**Supplied records**
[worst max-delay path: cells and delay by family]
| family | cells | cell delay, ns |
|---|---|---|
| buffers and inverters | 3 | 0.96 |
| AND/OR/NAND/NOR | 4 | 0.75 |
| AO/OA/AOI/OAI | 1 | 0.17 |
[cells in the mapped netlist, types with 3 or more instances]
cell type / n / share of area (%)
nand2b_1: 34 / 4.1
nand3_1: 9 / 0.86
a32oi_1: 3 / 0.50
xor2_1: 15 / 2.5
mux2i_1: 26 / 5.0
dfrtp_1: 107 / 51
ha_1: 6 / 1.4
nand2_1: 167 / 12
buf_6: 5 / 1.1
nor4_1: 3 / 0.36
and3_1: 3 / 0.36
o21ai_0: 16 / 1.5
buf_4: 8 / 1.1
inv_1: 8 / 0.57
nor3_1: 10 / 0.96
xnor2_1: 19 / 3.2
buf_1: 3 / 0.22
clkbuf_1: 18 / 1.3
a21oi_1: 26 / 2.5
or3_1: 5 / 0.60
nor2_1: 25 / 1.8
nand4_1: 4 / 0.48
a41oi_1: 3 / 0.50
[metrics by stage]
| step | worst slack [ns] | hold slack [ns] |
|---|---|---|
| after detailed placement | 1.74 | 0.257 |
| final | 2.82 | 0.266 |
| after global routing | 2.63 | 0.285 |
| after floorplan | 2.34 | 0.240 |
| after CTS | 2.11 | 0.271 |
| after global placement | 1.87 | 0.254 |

==

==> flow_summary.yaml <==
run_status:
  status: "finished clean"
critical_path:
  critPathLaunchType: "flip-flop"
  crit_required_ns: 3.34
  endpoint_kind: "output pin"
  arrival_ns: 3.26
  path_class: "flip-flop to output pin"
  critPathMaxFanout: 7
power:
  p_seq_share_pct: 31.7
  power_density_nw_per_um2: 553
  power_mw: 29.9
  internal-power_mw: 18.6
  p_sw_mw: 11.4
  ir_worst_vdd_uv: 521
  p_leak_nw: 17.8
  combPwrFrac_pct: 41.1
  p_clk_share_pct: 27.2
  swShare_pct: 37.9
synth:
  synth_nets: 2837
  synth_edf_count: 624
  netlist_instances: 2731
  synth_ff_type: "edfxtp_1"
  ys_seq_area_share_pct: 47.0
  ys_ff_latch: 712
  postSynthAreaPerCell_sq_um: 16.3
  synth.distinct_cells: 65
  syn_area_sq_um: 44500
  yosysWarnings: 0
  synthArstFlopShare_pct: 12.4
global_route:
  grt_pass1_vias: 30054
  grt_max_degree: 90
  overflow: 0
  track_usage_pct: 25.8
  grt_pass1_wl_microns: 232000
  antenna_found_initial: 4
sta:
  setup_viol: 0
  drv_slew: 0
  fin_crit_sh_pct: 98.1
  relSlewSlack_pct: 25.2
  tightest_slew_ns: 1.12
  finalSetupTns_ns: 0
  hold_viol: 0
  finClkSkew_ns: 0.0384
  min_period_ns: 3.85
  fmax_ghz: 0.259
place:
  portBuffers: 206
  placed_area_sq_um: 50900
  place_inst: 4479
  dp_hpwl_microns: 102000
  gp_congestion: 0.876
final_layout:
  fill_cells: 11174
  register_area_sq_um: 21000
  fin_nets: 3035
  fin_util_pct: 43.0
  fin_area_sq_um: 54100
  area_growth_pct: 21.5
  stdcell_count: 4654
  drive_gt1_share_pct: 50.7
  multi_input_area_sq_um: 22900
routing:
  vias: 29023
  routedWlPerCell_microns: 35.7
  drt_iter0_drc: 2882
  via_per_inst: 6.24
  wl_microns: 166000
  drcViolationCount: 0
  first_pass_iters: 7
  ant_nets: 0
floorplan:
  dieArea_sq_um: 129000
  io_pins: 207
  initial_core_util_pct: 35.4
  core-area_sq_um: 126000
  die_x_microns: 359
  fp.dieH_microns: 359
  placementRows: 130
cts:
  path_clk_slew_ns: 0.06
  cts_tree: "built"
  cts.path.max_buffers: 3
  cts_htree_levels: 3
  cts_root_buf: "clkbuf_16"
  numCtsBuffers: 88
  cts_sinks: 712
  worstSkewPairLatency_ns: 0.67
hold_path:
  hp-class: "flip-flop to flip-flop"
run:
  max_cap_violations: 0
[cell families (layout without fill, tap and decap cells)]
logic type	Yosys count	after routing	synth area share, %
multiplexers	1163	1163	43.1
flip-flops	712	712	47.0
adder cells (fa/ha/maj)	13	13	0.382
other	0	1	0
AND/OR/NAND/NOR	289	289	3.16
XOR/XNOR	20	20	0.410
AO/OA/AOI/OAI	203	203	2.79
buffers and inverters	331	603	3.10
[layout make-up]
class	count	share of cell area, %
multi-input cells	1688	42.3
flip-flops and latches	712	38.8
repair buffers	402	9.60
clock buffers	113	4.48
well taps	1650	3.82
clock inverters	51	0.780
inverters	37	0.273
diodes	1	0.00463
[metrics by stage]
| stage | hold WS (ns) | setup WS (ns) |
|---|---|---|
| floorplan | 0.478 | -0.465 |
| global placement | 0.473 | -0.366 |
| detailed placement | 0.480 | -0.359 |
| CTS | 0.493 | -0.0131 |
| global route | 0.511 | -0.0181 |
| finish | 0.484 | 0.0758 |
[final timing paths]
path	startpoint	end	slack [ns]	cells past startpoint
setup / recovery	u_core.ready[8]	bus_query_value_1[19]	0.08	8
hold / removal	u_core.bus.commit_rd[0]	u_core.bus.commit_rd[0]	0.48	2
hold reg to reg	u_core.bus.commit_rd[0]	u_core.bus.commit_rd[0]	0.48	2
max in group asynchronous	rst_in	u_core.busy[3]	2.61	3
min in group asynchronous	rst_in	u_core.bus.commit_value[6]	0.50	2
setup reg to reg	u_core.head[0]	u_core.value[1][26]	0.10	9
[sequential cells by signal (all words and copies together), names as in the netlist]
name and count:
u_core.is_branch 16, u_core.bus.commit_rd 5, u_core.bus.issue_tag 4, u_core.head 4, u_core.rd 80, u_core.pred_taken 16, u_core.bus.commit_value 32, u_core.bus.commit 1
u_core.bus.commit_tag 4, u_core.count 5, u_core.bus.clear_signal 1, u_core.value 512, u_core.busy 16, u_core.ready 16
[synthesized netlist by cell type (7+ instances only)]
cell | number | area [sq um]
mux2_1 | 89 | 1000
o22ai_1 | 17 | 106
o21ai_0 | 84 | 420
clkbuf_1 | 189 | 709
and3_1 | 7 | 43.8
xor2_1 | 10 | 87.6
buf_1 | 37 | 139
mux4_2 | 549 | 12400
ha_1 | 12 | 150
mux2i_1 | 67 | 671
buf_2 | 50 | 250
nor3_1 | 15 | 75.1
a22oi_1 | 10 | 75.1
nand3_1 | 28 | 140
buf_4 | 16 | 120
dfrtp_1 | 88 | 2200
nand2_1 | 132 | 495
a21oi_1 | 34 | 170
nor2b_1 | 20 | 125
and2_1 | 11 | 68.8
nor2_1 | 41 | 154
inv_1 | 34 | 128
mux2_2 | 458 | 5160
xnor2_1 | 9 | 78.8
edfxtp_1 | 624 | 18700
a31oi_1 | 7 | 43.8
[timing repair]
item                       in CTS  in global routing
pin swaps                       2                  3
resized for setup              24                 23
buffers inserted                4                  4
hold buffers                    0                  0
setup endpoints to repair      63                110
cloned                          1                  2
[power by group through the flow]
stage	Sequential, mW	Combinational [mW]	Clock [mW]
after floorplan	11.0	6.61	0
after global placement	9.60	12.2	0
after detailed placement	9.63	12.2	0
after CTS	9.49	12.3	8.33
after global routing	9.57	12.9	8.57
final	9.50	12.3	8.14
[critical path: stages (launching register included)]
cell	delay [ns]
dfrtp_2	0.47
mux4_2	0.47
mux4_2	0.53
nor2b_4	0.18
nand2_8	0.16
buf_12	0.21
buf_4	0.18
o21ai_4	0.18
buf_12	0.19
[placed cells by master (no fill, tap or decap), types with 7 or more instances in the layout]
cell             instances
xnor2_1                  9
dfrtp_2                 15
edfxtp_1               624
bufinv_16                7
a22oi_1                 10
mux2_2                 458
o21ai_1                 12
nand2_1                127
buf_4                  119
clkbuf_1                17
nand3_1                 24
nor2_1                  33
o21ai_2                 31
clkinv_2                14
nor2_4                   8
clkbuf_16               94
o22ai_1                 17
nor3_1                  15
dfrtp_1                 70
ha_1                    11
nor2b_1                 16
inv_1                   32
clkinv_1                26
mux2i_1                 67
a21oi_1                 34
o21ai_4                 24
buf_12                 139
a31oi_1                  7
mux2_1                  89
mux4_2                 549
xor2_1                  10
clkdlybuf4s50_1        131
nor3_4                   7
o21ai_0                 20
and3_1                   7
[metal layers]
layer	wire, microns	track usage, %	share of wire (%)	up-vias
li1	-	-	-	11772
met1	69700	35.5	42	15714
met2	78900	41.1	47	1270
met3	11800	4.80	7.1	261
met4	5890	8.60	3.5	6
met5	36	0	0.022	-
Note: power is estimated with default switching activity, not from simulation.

**Problem requirements**
Taking the entries above, restate exactly those lines that fall between the line with "routedWlPerCell_microns: 35.7" and the line with "[sequential cells by", keeping both of those lines too.

**Written reply**
  routedWlPerCell_microns: 35.7
  drt_iter0_drc: 2882
  via_per_inst: 6.24
  wl_microns: 166000
  drcViolationCount: 0
  first_pass_iters: 7
  ant_nets: 0
floorplan:
  dieArea_sq_um: 129000
  io_pins: 207
  initial_core_util_pct: 35.4
  core-area_sq_um: 126000
  die_x_microns: 359
  fp.dieH_microns: 359
  placementRows: 130
cts:
  path_clk_slew_ns: 0.06
  cts_tree: "built"
  cts.path.max_buffers: 3
  cts_htree_levels: 3
  cts_root_buf: "clkbuf_16"
  numCtsBuffers: 88
  cts_sinks: 712
  worstSkewPairLatency_ns: 0.67
hold_path:
  hp-class: "flip-flop to flip-flop"
run:
  max_cap_violations: 0
[cell families (layout without fill, tap and decap cells)]
logic type	Yosys count	after routing	synth area share, %
multiplexers	1163	1163	43.1
flip-flops	712	712	47.0
adder cells (fa/ha/maj)	13	13	0.382
other	0	1	0
AND/OR/NAND/NOR	289	289	3.16
XOR/XNOR	20	20	0.410
AO/OA/AOI/OAI	203	203	2.79
buffers and inverters	331	603	3.10
[layout make-up]
class	count	share of cell area, %
multi-input cells	1688	42.3
flip-flops and latches	712	38.8
repair buffers	402	9.60
clock buffers	113	4.48
well taps	1650	3.82
clock inverters	51	0.780
inverters	37	0.273
diodes	1	0.00463
[metrics by stage]
| stage | hold WS (ns) | setup WS (ns) |
|---|---|---|
| floorplan | 0.478 | -0.465 |
| global placement | 0.473 | -0.366 |
| detailed placement | 0.480 | -0.359 |
| CTS | 0.493 | -0.0131 |
| global route | 0.511 | -0.0181 |
| finish | 0.484 | 0.0758 |
[final timing paths]
path	startpoint	end	slack [ns]	cells past startpoint
setup / recovery	u_core.ready[8]	bus_query_value_1[19]	0.08	8
hold / removal	u_core.bus.commit_rd[0]	u_core.bus.commit_rd[0]	0.48	2
hold reg to reg	u_core.bus.commit_rd[0]	u_core.bus.commit_rd[0]	0.48	2
max in group asynchronous	rst_in	u_core.busy[3]	2.61	3
min in group asynchronous	rst_in	u_core.bus.commit_value[6]	0.50	2
setup reg to reg	u_core.head[0]	u_core.value[1][26]	0.10	9
[sequential cells by signal (all words and copies together), names as in the netlist]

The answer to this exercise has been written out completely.